「でも、ビックリしたよ。突然来るから」
運転しながら矢崎さんが言う。
「あ、うん。ごめんなさい」
「いや、来るのはかまわないんだけど・・・夜はあぶねーから来るとき連絡しろ。迎えにいってやるから」
「え?・・・いいの?」
「いいよ?」
なんで急にそんなに優しくなったの?
「本当なら明日会う予定だったんだけどな」
「へ?」
「あ?柊子がクリスマスに会えるかって聞いたろ?」
「あ!そうだ」
「今日イブだろ?はっきりしないと・・・ね?」
チラッと流し目で見る。
「ご、ごめんなさい。そういえばそうだった」
「どこか抜けてんだよな。
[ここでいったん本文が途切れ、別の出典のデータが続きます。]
$ cat src/rtl/a1_edge_det.sv
// Registers a level input once and flags its rising edge for one cycle.
module a1_edge_det (
  input  logic i_clk,
  input  logic i_rst,
  input  logic i_d,
  output logic o_rise
);

  logic r_q;
  logic r_prev;

  always_ff @(posedge i_clk or posedge i_rst) begin
    if (i_rst) begin
      r_q    <= 1'b0;
      r_prev <= 1'b0;
    end else begin
      r_q    <= i_d;
      r_prev <= r_q;
    end
  end

  assign o_rise = r_q & ~r_prev;

endmodule

$ cat src/rtl/a1_stim_seq.sv
// Steps a1's A0/A1/A2 through the 8-entry board pattern, DIV cycles per step,
// with run / pause / single-step / optional looping control.
module a1_stim_seq
  import a1_stim_pkg::*;
#(
  parameter int unsigned DIV  = 50000000,
  parameter bit          LOOP = 1'b0
) (
  input  logic       CLK,
  input  logic       RST,
  input  logic       START,
  input  logic       PAUSE,
  input  logic       STEP,
  output logic       A0,
  output logic       A1,
  output logic       A2,
  output logic [2:0] IDX,
  output logic       BUSY,
  output logic       DONE
);

  localparam int unsigned DW = (DIV > 1) ? $clog2(DIV) : 1;
  localparam logic [DW-1:0] DIV_LAST = DW'(DIV - 1);

  state_e          r_state;
  state_e          w_state_nxt;
  logic [2:0]      r_idx;
  logic [2:0]      w_idx_nxt;
  logic [DW-1:0]   r_div;
  logic [DW-1:0]   w_div_nxt;
  logic [1:0]      r_ab;
  logic [1:0]      w_ab_nxt;
  logic            r_a2;
  logic            w_a2_nxt;
  logic            r_busy;
  logic            w_busy_nxt;
  logic            r_done;
  logic            w_done_nxt;
  logic            w_start;
  logic            w_step;
  logic            w_tick;
  logic            w_adv;

  a1_edge_det u_start_edge (
    .i_clk  (CLK),
    .i_rst  (RST),
    .i_d    (START),
    .o_rise (w_start)
  );

  a1_edge_det u_step_edge (
    .i_clk  (CLK),
    .i_rst  (RST),
    .i_d    (STEP),
    .o_rise (w_step)
  );

  assign w_tick = (r_div == DIV_LAST);

  always_ff @(posedge CLK or posedge RST) begin
    if (RST) begin
      r_state <= ST_IDLE;
      r_idx   <= '0;
      r_div   <= '0;
      r_ab    <= '0;
      r_a2    <= 1'b0;
      r_busy  <= 1'b0;
      r_done  <= 1'b0;
    end else begin
      r_state <= w_state_nxt;
      r_idx   <= w_idx_nxt;
      r_div   <= w_div_nxt;
      r_ab    <= w_ab_nxt;
      r_a2    <= w_a2_nxt;
      r_busy  <= w_busy_nxt;
      r_done  <= w_done_nxt;
    end
  end

  // PAUSE is tested before the tick, so a coincident tick is dropped and the
  // divider stays parked at DIV-1 until the sequence resumes.
  always_comb begin
    w_state_nxt = r_state;
    w_idx_nxt   = r_idx;
    w_div_nxt   = r_div;
    w_adv       = 1'b0;
    case (r_state)
      ST_RUN: begin
        if (w_start) begin
          w_state_nxt = PAUSE ? ST_HOLD : ST_RUN;
          w_idx_nxt   = '0;
          w_div_nxt   = '0;
        end else if (PAUSE) begin
          w_state_nxt = ST_HOLD;
        end else if (w_tick) begin
          w_adv = 1'b1;
        end else begin
          w_div_nxt = r_div + 1'b1;
        end
      end
      ST_HOLD: begin
        if (w_start) begin
          w_state_nxt = PAUSE ? ST_HOLD : ST_RUN;
          w_idx_nxt   = '0;
          w_div_nxt   = '0;
        end else if (!PAUSE) begin
          w_state_nxt = ST_RUN;
        end else if (w_step) begin
          w_adv = 1'b1;
        end
      end
      default: begin
        if (w_start) begin
          w_state_nxt = ST_RUN;
          w_idx_nxt   = '0;
          w_div_nxt   = '0;
        end
      end
    endcase

    if (w_adv) begin
      w_div_nxt = '0;
      if (r_idx != LAST_IDX) begin
        w_idx_nxt = r_idx + 3'd1;
      end else if (LOOP) begin
        w_idx_nxt = '0;
      end else begin
        w_state_nxt = ST_DONE;
      end
    end
  end

  // Outputs are decoded from the next state so they register alongside IDX.
  always_comb begin
    w_ab_nxt   = '0;
    w_a2_nxt   = 1'b0;
    w_busy_nxt = 1'b0;
    w_done_nxt = 1'b0;
    case (w_state_nxt)
      ST_RUN, ST_HOLD: begin
        w_ab_nxt   = step_pattern(w_idx_nxt);
        w_a2_nxt   = w_idx_nxt[0];
        w_busy_nxt = 1'b1;
      end
      ST_DONE: begin
        w_ab_nxt   = step_pattern(w_idx_nxt);
        w_a2_nxt   = w_idx_nxt[0];
        w_done_nxt = 1'b1;
      end
      default: ;
    endcase
  end

  assign A0   = r_ab[0];
  assign A1   = r_ab[1];
  assign A2   = r_a2;
  assign IDX  = r_idx;
  assign BUSY = r_busy;
  assign DONE = r_done;

endmodule
[config.mk]
export PLATFORM = sky130hd
export DESIGN_NAME = comm_msg_tx
export DESIGN_NICKNAME = d
export VERILOG_FILES = /design/src/rtl/comm_msg_tx.sv
export SDC_FILE = /design/constraint.sdc
export NUM_CORES = 1
export LEC_CHECK = 0
export ABC_AREA = 0
export BUFFER_PORTS_ARGS = -buffer_cell sky130_fd_sc_hd__buf_2
export CAP_MARGIN = 20
export CORE_MARGIN = 2
export CORE_UTILIZATION = 54
export DETAILED_ROUTE_END_ITERATION = 10
export PLACE_DENSITY = 0.78
export RECOVER_POWER = 25
export SYNTH_ARGS = -nofsm -noshare
export SYNTH_HDL_FRONTEND = slang
export SYNTH_SLANG_ARGS = --single-unit
[constraint.sdc]
create_clock -name comm_clk -period 2.7 [get_ports comm_clk]
set_clock_uncertainty 0.1 [all_clocks]
set_input_delay 0.405 -clock comm_clk [delete_from_list [all_inputs] [get_ports comm_clk]]
set_output_delay 0.405 -clock comm_clk [all_outputs]
set_load 0.01 [all_outputs]
[src/rtl/comm_msg_tx.sv]
// Transmit-side framer for the host UART link: builds PONG/INFO/INVALID/ACK/NONCE
// frames (length, reserved, type, payload, CRC-32) and streams them over valid/ready.
module comm_msg_tx #(
  parameter logic [31:0] INFO_WORD0 = 32'hDEADBEEF,
  parameter logic [31:0] INFO_WORD1 = 32'h13370D13,
  parameter bit          CRC_EN     = 1'b1
) (
  input  logic        comm_clk,
  input  logic        reset,
  input  logic        req_valid,
  input  logic [1:0]  req_kind,
  output logic        req_ready,
  input  logic        nonce_valid,
  input  logic [31:0] nonce_in,
  output logic        nonce_overflow,
  output logic [7:0]  tx_data,
  output logic        tx_valid,
  input  logic        tx_ready,
  output logic        busy
);

  typedef enum logic [2:0] {S_IDLE, S_HDR, S_PAYLOAD, S_CRC, S_PONG} state_t;
  typedef enum logic [1:0] {F_INFO, F_INVALID, F_ACK, F_NONCE} frame_t;

  state_t      state, state_nx;
  frame_t      kind, kind_nx;
  logic [2:0]  cnt, cnt_nx;
  logic [31:0] crc, crc_nx, crc_cur;
  logic [7:0]  data_nx;
  logic        vld_nx;
  logic        pend, start_nonce, xfer;
  logic [31:0] pend_nonce, frame_nonce;

  function automatic logic [31:0] crc_upd(input logic [31:0] c, input logic [7:0] d);
    logic [31:0] r;
    r = c ^ {24'h0, d};
    for (int i = 0; i < 8; i++) r = r[0] ? ((r >> 1) ^ 32'hEDB88320) : (r >> 1);
    return r;
  endfunction

  function automatic frame_t to_frame(input logic [1:0] k);
    case (k)
      2'd1:    return F_INFO;
      2'd2:    return F_INVALID;
      default: return F_ACK;
    endcase
  endfunction

  function automatic logic [7:0] hdr_byte(input frame_t k, input logic [1:0] i);
    logic [7:0] b;
    b = 8'h00;
    if (i == 2'd0) begin
      case (k)
        F_INFO:  b = 8'd16;
        F_NONCE: b = 8'd12;
        default: b = 8'd8;
      endcase
    end else if (i == 2'd3) begin
      case (k)
        F_INFO:    b = 8'h00;
        F_INVALID: b = 8'h01;
        F_ACK:     b = 8'h04;
        default:   b = 8'h03;
      endcase
    end
    return b;
  endfunction

  // Payload bytes go out MSB first; a nonce occupies the upper half of the word.
  function automatic logic [7:0] pay_byte(input frame_t k, input logic [2:0] i, input logic [31:0] n);
    logic [63:0] w;
    logic [7:0]  b;
    w = (k == F_INFO) ? {INFO_WORD0, INFO_WORD1} : {n, 32'h0};
    case (i)
      3'd0:    b = w[63:56];
      3'd1:    b = w[55:48];
      3'd2:    b = w[47:40];
      3'd3:    b = w[39:32];
      3'd4:    b = w[31:24];
      3'd5:    b = w[23:16];
      3'd6:    b = w[15:8];
      default: b = w[7:0];
    endcase
    return b;
  endfunction

  function automatic logic [7:0] crc_byte(input logic [31:0] c, input logic [1:0] i);
    logic [7:0] b;
    case (i)
      2'd0:    b = c[7:0];
      2'd1:    b = c[15:8];
      2'd2:    b = c[23:16];
      default: b = c[31:24];
    endcase
    return CRC_EN ? ~b : 8'h00;
  endfunction

  assign xfer      = tx_valid && tx_ready;
  assign busy      = (state != S_IDLE);
  assign req_ready = (state == S_IDLE) && !pend && !reset;
  // The byte currently on tx_data is folded in here so the first CRC byte sees it.
  assign crc_cur   = (state == S_HDR || state == S_PAYLOAD) ? crc_upd(crc, tx_data) : crc;

  always_comb begin
    state_nx    = state;
    kind_nx     = kind;
    cnt_nx      = cnt;
    crc_nx      = crc;
    data_nx     = tx_data;
    vld_nx      = tx_valid;
    start_nonce = 1'b0;
    case (state)
      S_IDLE: begin
        if (pend) begin
          start_nonce = 1'b1;
          state_nx    = S_HDR;
          kind_nx     = F_NONCE;
          cnt_nx      = 3'd0;
          crc_nx      = 32'hFFFFFFFF;
          data_nx     = hdr_byte(F_NONCE, 2'd0);
          vld_nx      = 1'b1;
        end else if (req_valid) begin
          kind_nx  = to_frame(req_kind);
          cnt_nx   = 3'd0;
          crc_nx   = 32'hFFFFFFFF;
          vld_nx   = 1'b1;
          state_nx = (req_kind == 2'd0) ? S_PONG : S_HDR;
          data_nx  = (req_kind == 2'd0) ? 8'h01 : hdr_byte(to_frame(req_kind), 2'd0);
        end
      end
      S_HDR: begin
        if (xfer) begin
          crc_nx = crc_cur;
          if (cnt[1:0] != 2'd3) begin
            cnt_nx  = cnt + 3'd1;
            data_nx = hdr_byte(kind, cnt[1:0] + 2'd1);
          end else if (kind == F_INFO || kind == F_NONCE) begin
            state_nx = S_PAYLOAD;
            cnt_nx   = 3'd0;
            data_nx  = pay_byte(kind, 3'd0, frame_nonce);
          end else begin
            state_nx = S_CRC;
            cnt_nx   = 3'd0;
            data_nx  = crc_byte(crc_cur, 2'd0);
          end
        end
      end
      S_PAYLOAD: begin
        if (xfer) begin
          crc_nx = crc_cur;
          if (cnt != ((kind == F_INFO) ? 3'd7 : 3'd3)) begin
            cnt_nx  = cnt + 3'd1;
            data_nx = pay_byte(kind, cnt + 3'd1, frame_nonce);
          end else begin
            state_nx = S_CRC;
            cnt_nx   = 3'd0;
            data_nx  = crc_byte(crc_cur, 2'd0);
          end
        end
      end
      S_CRC: begin
        if (xfer) begin
          if (cnt[1:0] != 2'd3) begin
            cnt_nx  = cnt + 3'd1;
            data_nx = crc_byte(crc, cnt[1:0] + 2'd1);
          end else begin
            state_nx = S_IDLE;
            cnt_nx   = 3'd0;
            vld_nx   = 1'b0;
          end
        end
      end
      S_PONG: begin
        if (xfer) begin
          state_nx = S_IDLE;
          vld_nx   = 1'b0;
        end
      end
      default: begin
        state_nx = S_IDLE;
        vld_nx   = 1'b0;
      end
    endcase
  end

  always_ff @(posedge comm_clk) begin
    if (reset) begin
      state          <= S_IDLE;
      kind           <= F_ACK;
      cnt            <= 3'd0;
      crc            <= 32'hFFFFFFFF;
      tx_data        <= 8'h00;
      tx_valid       <= 1'b0;
      pend           <= 1'b0;
      nonce_overflow <= 1'b0;
    end else begin
      state    <= state_nx;
      kind     <= kind_nx;
      cnt      <= cnt_nx;
      crc      <= crc_nx;
      tx_data  <= data_nx;
      tx_valid <= vld_nx;
      // A nonce landing in the same cycle its predecessor's frame starts is not an overflow.
      if (nonce_valid) begin
        pend <= 1'b1;
        if (pend && !start_nonce) nonce_overflow <= 1'b1;
      end else if (start_nonce) begin
        pend <= 1'b0;
      end
    end
  end

  always_ff @(posedge comm_clk) begin
    if (nonce_valid) pend_nonce <= nonce_in;
    if (start_nonce) frame_nonce <= pend_nonce;
  end

endmodule

==> out/metrics.csv <==
stage;metric;value;unit
run_status;outcome;completed;
timing;FMAX;387.5;MHz
timing;final hold slack;140.5;ps
setup_path;Crit. End Element;register;
timing;Least-Margin Pin Slew;718.5;ps
clock_tree;H-tree depth;4;
setup_path;CP Class;register to register;
run;max-cap violations;0;
setup_path;crit path to;tx_data[0];
setup_path;Worst EP required;3020;ps
placed_design;GP Congestion;0.9802;
setup_path;Worst Setup SP;cnt[0];
power_and_ir_drop;LEAKAGE;2.840;nW
grt;vias in the first global route;4793;
logic_synthesis;syn nets;622;
grt;grt ovf;0;
die;Core ar.;10840;µm²
final_layout;most common cell after layout, fill and taps aside;edfxtp_1;
final_layout;commonest non-fill, non-tap cells in the layout;edfxtp_1 (64), dfxtp_1 (49), buf_2 (49), nand2_1 (48), nor2_1 (38);
timing;max_slew headroom;52.10;%
routing;DR pass1 iterations;5;
die;# IOs;51;
power_and_ir_drop;Peak VDD IR;1.002;mV
logic_synthesis;ys async rst share;0;%
die;die area;12020;µm²
logic_synthesis;EDFF count, synth;64;
clock_tree;Root Buffer;clkbuf_8;
grt;first-pass GRT wire length;24860;µm
logic_synthesis;ys flop type;edfxtp_1;
placed_design;dpl cells;744;
routing;Iter 0 DRT Violations;389;
grt;initial antenna violation count;0;
clock_tree;TritonCTS buffer count;17;
timing;Max Slew Vio Count;0;
clock_tree;Clock Sink Count;115;
final_layout;Synth-to-Final Area Change;23.28;%
setup_path;Worst R2R End;tx_data[0];
setup_path;Crit Reg-Reg Startpoint;cnt[0];
final_layout;fraction of layout cells with a size suffix above 1;19.58;%
clock_tree;Skew-Pair Late Insertion Delay;530;ps
logic_synthesis;count of cell types in the netlist;60;
routing;Routed Antenna Nets;0;
routing;routed wire length;15630;µm
die;Initial Utilization;55.57;%
setup_path;R2R depth;10;
routing;DRC;0;
timing;Final min period;2580;ps
logic_synthesis;ranking of synthesized cells by area;edfxtp_1 (32%), dfxtp_1 (17%), xnor2_1 (4.8%), ha_1 (3.3%), nand2_1 (3.0%);
final_layout;nets;711;
logic_synthesis;post-synthesis sequential area ratio;48.85;%
die;FP Rows;38;
final_layout;antenna diode count;0;
setup_path;startpoint types;register;
die;Die W;109.6;µm
logic_synthesis;Post-Synthesis Cells;567;
routing;Vias/cell;5.948;
grt;largest net degree at the start of global routing;35;
logic_synthesis;Yosys reg bits;115;
timing;# setup viols final;0;
clock_tree;CTS Buffer Depth;2;
placed_design;DP HPWL;10210;µm
logic_synthesis;Yosys top cell area share;31.90;%
setup_path;crit path DAT;2900;ps
power_and_ir_drop;total power;9.388;mW
final_layout;fin cells;809;
logic_synthesis;Synth Cell Area;6025;µm²
clock_tree;CTS tree;yes;
grt;GRT Overall Usage;28.05;%
worst_hold_path;worst hold path class;input pin to register;
logic_synthesis;syn avg cell area;10.63;µm²
timing;Fin. Hold Viols;0;
placed_design;IO buf count;50;
die;Die Ht;109.6;µm
routing;WL/cell;19.32;µm
logic_synthesis;post-synth top area cell;edfxtp_1;
setup_path;FF-to-FF setup slack;120;ps
routing;vias post-DR;4812;
setup_path;crit path max fanout;6;
timing;Tcrit/Tclk final;95.57;%
power_and_ir_drop;pwr/cell area;1264;nW/µm²
logic_synthesis;Yosys warnings;0;
clock_tree;Worst-path clk slew;60;ps
metal layers:
metal	global-route usage, %	share of wire [%]	vias to the layer above	wire, µm
met5	0	0	-	0
met4	13.20	3.6	0	565
met3	7.291	7.5	51	1166
met2	48.02	50	244	7747
met1	32.82	39	2260	6150
li1	-	-	2257	-
cell usage after synthesis, types with 3 or more instances:
| cell type | number |
|---|---|
| nand2b_1 | 7 |
| or2_1 | 5 |
| edfxtp_1 | 64 |
| nand4_1 | 3 |
| clkbuf_1 | 25 |
| o22ai_1 | 12 |
| a22oi_1 | 10 |
| dfxtp_1 | 51 |
| xor2_1 | 14 |
| ha_1 | 16 |
| and2_1 | 4 |
| nor2b_1 | 4 |
| o211ai_1 | 4 |
| xnor2_1 | 33 |
| nand3_1 | 11 |
| a31oi_1 | 8 |
| o21ai_1 | 4 |
| inv_1 | 20 |
| a221oi_1 | 4 |
| mux2i_1 | 10 |
| a21oi_1 | 26 |
| nand4b_1 | 3 |
| a211oi_1 | 8 |
| nand2_1 | 48 |
| buf_2 | 5 |
| xnor2_2 | 10 |
| xnor2_4 | 6 |
| nor2_1 | 38 |
| a222oi_1 | 9 |
| and3_1 | 6 |
| nor3_1 | 23 |
| a21o_1 | 3 |
| o21ai_0 | 35 |
sequential cells by signal, summed over array words and instances, names as in the netlist:
register        count
cnt                 3
crc                32
frame_nonce        32
kind                2
nonce_overflow      1
pend                1
pend_nonce         32
state               3
tx_data             8
tx_valid            1
repair_timing:
item                                   in CTS  in global routing
buffers inserted                            0                  1
endpoints found under the hold margin      32                  0
hold buffers                               32                  0
gates resized for setup                     0                  6
setup endpoints to repair                   0                  5
through the flow:
| stage | utilization (%) | worst slack (ps) | setup TNS, ps | cell area (µm²) |
|---|---|---|---|---|
| final | 68.51 | 119.7 | 0 | 7427 |
| after global routing | 68.51 | -5.825 | -5.825 | 7427 |
| after detailed placement | 59.81 | 173.0 | 0 | 6484 |
| after global placement | 59.81 | 264.0 | 0 | 6484 |
| after CTS | 68.29 | 26.80 | 0 | 7403 |
| after floorplan | - | 79.71 | 0 | 6030 |
worst min path at each step:
stage / from / endpoint / slack, ps / depth (start not counted)
floorplan: pend_nonce[0] / frame_nonce[0] / 300 / 0
global placement: pend_nonce[10] / frame_nonce[10] / 300 / 0
detailed placement: pend_nonce[12] / frame_nonce[12] / 300 / 0
CTS: reset / pend / 100 / 2
global route: reset / pend / 130 / 2
finish: reset / pend / 140 / 2
area by class of cell:
class                           instances  area, µm²
Fill cell                             806       3413
Sequential cell                       115       2945
Multi-Input combinational cell        401       2908
Timing Repair Buffer                  101      724.4
Clock buffer                           17      414.1
Clock inverter                         15      185.2
Tap cell                              140      175.2
Inverter                               20      75.07
report_power, final:
part           internal (mW)  leakage (nW)  switching [mW]  total, mW
Combinational           2.01          1.52            2.60       4.60
Clock                   1.36         0.294           0.906       2.26
Sequential              2.20          1.03           0.325       2.52
Total                   5.56          2.84            3.83       9.39
kinds of logic after synthesis:
group,Yosys count,synth area share (%)
AOI/OAI and AO/OA,141,15.47
xor gates and xnor gates,68,14.02
adders and majority gates,16,3.323
buffers and inverters,51,3.281
DFF,115,48.85
muxes,11,1.848
and+or+nand+nor,165,13.21
worst max-delay path: stages (launching register included):
cell and delay [ps]:
dfxtp_2 380, ha_1 180, inv_1 90, ha_1 350, or3b_4 420, a211oi_4 290
buf_4 150, nand2_1 70, o21ai_0 100, o211ai_1 110, a32o_1 220
No activity file was read; power rests on OpenSTA's default activity.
柊子って」
「・・・・うっ・・・遥にもよく言われる・・・」
「だろうな」
呆れながらも笑ってくれる矢崎さんに・・・・また惚れる。
街中を少し走ったところで
「ちょっと待ってて」
車を路肩に止めて、矢崎さんが向かったのは酒屋。
あ、ライ君のためのお酒かな?
少しすると店から出てきた矢崎さん。
・・・・カッコいいんですけど・・・・反則。
「おまたせ」
車に乗り込んで、また発進させた。
そして着いたところは・・・・家じゃなくて、小さな公園。
あれ?なんで?
「もうさ・・・柊子のおかげで計画全部くるいまくり」
そういいながら後ろから袋と、さっき買ったお酒の袋をもつ。
「降りてきて」
矢崎さんに言われるまま着いていくと、そこには小さなベンチがあって。
「ここでいいか。・・・柊子そこ座って」
私を促してくれて。
不思議な顔をしながら座ると、袋からケーキとコップとフォークを取り出した。
・・・・いつのまに仕込んだんだろう。